Task to complete - Please output exactly the part of the records below that opens with the line containing "File: config.mk" and closes with the line containing "set_input_delay 1.71 -clock", both lines included, and nothing else.

(Data extracted from a collection)
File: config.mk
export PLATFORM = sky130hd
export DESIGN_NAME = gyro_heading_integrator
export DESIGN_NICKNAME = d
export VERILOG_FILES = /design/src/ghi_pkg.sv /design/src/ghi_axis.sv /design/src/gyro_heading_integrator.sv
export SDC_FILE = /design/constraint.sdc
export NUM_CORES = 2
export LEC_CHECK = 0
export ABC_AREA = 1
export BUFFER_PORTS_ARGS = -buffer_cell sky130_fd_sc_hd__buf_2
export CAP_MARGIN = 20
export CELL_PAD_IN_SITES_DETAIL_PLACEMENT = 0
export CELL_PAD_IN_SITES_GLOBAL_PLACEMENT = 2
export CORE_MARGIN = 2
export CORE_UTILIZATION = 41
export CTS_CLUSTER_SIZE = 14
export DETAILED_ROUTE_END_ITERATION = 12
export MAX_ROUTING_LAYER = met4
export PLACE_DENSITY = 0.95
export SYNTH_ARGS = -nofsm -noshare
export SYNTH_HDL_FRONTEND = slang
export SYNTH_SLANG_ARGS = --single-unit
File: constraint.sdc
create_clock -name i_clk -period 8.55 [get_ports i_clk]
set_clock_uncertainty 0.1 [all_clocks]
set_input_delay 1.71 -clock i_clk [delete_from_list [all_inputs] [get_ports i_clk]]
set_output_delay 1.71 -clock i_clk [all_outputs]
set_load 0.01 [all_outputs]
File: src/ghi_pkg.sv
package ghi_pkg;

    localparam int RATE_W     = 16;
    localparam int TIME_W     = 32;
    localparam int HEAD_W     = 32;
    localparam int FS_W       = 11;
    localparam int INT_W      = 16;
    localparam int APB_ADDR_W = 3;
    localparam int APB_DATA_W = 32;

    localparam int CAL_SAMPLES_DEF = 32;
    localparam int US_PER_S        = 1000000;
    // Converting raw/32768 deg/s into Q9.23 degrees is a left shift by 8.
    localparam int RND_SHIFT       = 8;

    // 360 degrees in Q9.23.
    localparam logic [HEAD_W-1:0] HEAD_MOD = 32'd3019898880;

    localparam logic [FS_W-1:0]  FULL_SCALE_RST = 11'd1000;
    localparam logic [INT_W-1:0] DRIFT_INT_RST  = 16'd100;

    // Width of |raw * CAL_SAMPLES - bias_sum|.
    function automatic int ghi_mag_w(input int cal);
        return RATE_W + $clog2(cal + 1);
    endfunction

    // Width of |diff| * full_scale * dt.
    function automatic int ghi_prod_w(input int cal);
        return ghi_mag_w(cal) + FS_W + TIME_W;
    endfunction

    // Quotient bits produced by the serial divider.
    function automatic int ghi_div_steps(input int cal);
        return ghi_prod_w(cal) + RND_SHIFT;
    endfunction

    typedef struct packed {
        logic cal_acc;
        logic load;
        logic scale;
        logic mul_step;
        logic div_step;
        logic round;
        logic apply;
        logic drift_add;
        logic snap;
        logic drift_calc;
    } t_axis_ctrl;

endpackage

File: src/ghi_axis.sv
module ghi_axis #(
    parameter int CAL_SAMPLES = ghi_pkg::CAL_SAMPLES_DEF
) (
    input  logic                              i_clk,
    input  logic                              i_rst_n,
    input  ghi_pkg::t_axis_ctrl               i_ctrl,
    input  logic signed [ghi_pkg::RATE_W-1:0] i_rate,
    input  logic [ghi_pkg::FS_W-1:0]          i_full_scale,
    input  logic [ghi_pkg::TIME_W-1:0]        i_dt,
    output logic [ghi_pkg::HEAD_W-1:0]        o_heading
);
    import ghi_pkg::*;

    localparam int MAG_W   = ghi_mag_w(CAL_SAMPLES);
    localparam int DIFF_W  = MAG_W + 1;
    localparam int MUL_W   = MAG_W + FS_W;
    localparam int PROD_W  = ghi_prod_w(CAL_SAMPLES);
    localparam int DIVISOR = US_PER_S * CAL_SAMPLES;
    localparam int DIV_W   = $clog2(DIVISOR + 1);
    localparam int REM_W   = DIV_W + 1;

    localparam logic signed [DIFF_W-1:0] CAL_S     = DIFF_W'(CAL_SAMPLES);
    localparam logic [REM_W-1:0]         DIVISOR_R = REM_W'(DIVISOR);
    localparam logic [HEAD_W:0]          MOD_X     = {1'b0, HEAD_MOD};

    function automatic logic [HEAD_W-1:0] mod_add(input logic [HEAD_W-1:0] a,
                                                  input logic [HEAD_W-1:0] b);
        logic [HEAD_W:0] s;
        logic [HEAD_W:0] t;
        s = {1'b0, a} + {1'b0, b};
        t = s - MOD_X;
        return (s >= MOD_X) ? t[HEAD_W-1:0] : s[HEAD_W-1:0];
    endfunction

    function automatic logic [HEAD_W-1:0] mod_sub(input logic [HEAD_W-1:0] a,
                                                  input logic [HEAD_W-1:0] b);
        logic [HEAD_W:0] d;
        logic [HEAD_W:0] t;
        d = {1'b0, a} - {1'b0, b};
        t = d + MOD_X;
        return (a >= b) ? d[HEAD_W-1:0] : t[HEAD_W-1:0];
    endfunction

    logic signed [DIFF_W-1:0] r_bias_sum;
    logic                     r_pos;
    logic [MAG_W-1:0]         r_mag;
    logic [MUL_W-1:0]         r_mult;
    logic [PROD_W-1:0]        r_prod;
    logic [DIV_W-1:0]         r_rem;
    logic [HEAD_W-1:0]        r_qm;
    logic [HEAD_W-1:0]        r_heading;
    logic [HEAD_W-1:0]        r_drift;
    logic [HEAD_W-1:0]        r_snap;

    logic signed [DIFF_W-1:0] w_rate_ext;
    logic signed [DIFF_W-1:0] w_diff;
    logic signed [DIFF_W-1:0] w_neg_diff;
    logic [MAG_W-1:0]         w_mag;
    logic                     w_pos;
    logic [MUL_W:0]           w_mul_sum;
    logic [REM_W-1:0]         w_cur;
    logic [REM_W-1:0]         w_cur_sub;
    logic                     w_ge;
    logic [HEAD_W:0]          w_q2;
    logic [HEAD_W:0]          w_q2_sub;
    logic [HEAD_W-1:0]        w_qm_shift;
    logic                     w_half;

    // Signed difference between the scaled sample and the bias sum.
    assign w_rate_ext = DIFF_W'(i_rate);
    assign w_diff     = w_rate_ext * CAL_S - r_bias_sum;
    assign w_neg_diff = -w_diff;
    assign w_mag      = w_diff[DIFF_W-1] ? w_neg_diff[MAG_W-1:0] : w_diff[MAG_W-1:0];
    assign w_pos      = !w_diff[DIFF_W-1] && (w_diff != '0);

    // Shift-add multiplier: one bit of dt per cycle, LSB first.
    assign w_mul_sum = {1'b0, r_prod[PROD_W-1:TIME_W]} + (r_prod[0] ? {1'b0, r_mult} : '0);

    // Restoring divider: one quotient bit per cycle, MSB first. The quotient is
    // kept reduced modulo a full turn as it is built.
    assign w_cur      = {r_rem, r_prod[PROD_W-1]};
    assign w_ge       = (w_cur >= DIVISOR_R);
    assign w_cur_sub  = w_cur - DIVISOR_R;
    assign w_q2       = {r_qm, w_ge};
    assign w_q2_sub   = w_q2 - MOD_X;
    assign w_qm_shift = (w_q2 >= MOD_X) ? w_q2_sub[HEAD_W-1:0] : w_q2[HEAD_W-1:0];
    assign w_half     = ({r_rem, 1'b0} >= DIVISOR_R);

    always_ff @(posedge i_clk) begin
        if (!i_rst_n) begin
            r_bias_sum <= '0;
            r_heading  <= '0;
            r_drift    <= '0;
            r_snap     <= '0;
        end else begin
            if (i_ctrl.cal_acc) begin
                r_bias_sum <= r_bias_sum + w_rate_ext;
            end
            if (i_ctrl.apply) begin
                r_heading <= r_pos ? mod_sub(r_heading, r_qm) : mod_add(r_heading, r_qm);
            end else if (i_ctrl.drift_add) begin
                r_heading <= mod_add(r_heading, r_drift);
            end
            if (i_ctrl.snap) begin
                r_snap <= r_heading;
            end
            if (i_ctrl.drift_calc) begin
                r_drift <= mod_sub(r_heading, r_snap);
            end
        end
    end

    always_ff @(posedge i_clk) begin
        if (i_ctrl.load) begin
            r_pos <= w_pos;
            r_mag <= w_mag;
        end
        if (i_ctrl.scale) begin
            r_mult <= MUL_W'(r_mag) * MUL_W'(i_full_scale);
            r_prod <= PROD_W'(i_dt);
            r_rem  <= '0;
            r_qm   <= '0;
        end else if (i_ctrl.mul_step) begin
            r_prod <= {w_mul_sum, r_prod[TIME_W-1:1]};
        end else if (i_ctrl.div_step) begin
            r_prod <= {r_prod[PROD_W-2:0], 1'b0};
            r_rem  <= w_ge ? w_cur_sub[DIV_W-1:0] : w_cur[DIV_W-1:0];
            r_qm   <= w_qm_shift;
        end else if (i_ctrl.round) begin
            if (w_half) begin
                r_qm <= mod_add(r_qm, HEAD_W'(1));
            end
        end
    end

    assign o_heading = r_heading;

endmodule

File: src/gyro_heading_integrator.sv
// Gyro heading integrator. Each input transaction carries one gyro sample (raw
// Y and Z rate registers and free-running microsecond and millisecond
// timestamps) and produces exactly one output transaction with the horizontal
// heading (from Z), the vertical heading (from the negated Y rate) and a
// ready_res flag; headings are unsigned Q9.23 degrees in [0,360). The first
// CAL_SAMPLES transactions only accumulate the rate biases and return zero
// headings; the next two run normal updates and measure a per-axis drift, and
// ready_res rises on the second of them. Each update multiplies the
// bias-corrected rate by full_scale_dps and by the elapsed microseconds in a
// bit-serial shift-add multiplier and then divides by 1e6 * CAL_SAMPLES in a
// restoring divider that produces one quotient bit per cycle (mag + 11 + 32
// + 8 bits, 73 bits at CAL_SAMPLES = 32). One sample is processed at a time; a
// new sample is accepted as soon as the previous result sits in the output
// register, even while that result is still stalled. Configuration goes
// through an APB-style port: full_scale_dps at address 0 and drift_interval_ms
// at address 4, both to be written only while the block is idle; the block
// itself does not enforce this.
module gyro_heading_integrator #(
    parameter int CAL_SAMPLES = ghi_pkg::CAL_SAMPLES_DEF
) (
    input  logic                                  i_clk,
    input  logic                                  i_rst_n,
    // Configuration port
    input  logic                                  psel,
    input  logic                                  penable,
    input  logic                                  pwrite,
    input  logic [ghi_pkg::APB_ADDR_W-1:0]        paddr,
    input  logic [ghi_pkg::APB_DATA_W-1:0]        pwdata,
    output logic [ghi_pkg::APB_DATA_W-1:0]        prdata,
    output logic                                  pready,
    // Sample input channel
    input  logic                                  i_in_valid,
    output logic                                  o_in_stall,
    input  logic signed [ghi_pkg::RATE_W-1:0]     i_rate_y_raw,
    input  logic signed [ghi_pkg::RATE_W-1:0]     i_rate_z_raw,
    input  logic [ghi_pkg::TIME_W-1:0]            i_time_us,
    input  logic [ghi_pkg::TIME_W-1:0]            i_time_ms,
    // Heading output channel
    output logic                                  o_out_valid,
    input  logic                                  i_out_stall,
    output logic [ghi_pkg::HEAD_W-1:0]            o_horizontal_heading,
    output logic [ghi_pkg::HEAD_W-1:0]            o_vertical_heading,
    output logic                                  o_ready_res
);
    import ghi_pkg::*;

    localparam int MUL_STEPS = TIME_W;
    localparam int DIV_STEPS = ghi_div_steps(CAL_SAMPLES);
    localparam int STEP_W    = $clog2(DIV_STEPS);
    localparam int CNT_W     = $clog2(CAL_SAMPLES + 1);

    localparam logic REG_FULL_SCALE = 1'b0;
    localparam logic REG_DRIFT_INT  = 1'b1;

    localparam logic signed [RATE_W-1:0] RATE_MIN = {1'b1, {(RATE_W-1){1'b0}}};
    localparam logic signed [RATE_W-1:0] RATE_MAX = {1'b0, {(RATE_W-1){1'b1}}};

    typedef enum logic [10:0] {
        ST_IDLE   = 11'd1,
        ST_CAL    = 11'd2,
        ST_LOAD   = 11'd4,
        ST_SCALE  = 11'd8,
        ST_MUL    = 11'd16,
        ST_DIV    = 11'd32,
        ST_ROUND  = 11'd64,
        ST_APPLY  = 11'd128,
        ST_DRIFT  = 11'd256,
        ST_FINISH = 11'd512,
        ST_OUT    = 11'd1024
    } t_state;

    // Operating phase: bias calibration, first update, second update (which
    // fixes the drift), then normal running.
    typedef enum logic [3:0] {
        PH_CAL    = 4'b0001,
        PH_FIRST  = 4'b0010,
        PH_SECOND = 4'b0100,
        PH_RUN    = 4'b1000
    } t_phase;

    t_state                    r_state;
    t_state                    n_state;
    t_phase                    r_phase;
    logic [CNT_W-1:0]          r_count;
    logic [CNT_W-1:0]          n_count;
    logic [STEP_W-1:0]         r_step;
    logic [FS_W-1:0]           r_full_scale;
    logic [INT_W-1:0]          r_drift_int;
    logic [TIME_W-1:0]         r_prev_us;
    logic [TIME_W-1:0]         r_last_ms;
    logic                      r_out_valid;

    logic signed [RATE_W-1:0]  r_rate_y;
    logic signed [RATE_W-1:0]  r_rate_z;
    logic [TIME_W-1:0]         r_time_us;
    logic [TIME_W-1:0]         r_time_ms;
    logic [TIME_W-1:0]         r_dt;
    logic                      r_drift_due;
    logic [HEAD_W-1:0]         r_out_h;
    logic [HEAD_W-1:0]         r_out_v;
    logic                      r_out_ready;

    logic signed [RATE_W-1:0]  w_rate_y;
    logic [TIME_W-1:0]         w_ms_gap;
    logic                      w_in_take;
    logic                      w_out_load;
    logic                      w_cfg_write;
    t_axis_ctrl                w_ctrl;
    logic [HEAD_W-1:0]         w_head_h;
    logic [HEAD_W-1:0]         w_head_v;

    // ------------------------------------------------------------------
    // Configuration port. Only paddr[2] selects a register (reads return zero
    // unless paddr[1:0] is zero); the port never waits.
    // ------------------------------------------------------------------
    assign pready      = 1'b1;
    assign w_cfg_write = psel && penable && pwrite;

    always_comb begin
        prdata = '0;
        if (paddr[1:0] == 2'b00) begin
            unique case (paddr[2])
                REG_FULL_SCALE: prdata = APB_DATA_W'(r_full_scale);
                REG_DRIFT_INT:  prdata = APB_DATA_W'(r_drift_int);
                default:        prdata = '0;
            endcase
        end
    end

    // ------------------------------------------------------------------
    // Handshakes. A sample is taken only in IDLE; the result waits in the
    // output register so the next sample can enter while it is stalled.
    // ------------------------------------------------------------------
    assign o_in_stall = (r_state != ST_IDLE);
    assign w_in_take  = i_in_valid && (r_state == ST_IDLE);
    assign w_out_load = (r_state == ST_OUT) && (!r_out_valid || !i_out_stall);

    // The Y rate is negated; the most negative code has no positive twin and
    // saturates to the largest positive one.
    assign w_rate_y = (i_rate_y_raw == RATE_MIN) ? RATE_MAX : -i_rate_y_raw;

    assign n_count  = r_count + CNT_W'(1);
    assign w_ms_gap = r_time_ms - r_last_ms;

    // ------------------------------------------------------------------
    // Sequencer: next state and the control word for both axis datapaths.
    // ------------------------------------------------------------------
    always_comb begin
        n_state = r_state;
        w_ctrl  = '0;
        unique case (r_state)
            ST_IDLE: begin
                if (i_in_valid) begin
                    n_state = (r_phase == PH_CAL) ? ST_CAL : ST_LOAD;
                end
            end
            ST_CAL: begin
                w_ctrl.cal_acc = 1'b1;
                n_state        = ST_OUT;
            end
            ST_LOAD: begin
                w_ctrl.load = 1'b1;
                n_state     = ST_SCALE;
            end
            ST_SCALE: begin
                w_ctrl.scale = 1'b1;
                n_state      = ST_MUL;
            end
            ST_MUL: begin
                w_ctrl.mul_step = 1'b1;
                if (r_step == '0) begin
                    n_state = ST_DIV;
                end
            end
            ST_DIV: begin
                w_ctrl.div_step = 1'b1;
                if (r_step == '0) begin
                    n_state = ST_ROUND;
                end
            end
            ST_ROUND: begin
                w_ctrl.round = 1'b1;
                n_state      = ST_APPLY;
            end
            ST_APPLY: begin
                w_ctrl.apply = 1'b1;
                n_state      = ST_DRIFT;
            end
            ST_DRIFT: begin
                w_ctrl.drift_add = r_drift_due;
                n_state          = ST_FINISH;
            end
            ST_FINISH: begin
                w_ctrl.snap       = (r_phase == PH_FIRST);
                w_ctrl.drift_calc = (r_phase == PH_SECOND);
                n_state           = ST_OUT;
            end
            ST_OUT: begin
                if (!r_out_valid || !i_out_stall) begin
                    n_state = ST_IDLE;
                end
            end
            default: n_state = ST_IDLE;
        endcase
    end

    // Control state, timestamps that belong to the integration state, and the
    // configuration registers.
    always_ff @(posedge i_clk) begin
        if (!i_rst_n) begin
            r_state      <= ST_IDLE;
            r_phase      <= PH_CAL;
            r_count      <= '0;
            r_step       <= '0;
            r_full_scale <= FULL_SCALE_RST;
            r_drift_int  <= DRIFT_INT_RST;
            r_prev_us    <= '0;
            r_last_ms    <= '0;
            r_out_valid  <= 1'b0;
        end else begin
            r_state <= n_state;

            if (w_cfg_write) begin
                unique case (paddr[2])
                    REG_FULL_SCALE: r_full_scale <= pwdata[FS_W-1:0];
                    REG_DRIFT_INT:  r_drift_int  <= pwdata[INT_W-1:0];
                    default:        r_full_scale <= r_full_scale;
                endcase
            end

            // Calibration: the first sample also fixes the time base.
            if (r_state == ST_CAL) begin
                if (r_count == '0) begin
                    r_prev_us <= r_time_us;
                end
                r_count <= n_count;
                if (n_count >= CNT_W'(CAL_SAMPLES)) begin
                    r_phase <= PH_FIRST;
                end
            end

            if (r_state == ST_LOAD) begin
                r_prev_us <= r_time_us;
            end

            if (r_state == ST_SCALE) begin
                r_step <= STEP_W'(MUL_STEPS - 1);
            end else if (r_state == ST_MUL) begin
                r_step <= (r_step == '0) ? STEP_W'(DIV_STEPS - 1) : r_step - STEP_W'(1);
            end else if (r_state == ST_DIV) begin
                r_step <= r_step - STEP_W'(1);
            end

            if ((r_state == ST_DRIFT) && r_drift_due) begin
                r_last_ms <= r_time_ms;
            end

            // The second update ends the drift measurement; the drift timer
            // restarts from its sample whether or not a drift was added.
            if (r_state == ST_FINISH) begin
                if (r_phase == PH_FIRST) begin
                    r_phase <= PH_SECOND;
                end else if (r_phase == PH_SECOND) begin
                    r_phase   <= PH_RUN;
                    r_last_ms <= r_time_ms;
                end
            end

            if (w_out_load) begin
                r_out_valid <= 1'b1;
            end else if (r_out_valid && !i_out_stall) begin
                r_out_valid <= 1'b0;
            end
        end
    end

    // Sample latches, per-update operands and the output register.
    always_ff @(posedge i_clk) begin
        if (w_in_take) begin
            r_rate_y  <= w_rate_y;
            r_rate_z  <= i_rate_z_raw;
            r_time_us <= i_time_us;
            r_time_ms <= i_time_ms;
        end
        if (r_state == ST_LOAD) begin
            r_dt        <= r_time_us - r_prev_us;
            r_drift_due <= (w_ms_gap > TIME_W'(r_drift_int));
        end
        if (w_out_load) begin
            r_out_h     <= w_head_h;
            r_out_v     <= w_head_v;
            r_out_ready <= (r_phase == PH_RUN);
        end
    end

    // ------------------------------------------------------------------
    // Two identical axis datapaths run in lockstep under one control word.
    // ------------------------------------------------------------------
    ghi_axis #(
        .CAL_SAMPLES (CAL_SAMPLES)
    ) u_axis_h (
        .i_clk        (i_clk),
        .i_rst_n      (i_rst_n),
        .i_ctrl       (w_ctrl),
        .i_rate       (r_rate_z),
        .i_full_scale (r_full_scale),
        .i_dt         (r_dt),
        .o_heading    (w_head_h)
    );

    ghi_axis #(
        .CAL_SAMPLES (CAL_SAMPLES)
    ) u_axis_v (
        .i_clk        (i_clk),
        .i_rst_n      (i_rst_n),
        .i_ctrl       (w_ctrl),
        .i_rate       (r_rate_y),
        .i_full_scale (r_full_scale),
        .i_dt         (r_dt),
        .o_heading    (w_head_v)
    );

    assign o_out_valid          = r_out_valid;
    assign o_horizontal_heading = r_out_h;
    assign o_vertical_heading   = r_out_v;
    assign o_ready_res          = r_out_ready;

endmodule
* * *
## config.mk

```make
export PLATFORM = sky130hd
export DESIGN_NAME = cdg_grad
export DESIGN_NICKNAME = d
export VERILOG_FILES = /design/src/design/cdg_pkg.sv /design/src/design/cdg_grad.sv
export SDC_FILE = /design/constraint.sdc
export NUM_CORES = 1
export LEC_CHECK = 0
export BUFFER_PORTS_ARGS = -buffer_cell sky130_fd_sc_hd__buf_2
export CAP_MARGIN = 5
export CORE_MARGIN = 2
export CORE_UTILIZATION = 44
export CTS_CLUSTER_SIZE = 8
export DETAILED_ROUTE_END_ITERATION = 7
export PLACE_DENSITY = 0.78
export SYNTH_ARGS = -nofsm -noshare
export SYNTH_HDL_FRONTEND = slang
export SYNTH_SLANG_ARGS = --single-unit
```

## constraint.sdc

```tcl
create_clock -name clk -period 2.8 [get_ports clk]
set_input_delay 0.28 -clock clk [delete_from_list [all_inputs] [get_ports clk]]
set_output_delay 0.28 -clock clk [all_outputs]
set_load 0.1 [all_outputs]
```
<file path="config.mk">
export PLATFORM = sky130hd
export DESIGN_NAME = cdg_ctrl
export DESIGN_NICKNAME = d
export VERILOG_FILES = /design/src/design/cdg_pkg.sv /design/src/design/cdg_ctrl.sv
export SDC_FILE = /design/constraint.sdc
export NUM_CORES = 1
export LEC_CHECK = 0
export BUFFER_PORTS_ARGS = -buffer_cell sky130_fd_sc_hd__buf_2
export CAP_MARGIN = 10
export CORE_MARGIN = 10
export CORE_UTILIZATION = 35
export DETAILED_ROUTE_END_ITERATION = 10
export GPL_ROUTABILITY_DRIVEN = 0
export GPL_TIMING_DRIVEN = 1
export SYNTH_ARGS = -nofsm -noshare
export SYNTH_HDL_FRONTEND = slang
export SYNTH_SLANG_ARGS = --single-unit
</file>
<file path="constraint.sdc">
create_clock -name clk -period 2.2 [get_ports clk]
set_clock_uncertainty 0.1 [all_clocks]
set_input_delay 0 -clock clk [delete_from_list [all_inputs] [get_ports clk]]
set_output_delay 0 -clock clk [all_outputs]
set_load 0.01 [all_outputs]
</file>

Response box -
File: config.mk
export PLATFORM = sky130hd
export DESIGN_NAME = gyro_heading_integrator
export DESIGN_NICKNAME = d
export VERILOG_FILES = /design/src/ghi_pkg.sv /design/src/ghi_axis.sv /design/src/gyro_heading_integrator.sv
export SDC_FILE = /design/constraint.sdc
export NUM_CORES = 2
export LEC_CHECK = 0
export ABC_AREA = 1
export BUFFER_PORTS_ARGS = -buffer_cell sky130_fd_sc_hd__buf_2
export CAP_MARGIN = 20
export CELL_PAD_IN_SITES_DETAIL_PLACEMENT = 0
export CELL_PAD_IN_SITES_GLOBAL_PLACEMENT = 2
export CORE_MARGIN = 2
export CORE_UTILIZATION = 41
export CTS_CLUSTER_SIZE = 14
export DETAILED_ROUTE_END_ITERATION = 12
export MAX_ROUTING_LAYER = met4
export PLACE_DENSITY = 0.95
export SYNTH_ARGS = -nofsm -noshare
export SYNTH_HDL_FRONTEND = slang
export SYNTH_SLANG_ARGS = --single-unit
File: constraint.sdc
create_clock -name i_clk -period 8.55 [get_ports i_clk]
set_clock_uncertainty 0.1 [all_clocks]
set_input_delay 1.71 -clock i_clk [delete_from_list [all_inputs] [get_ports i_clk]]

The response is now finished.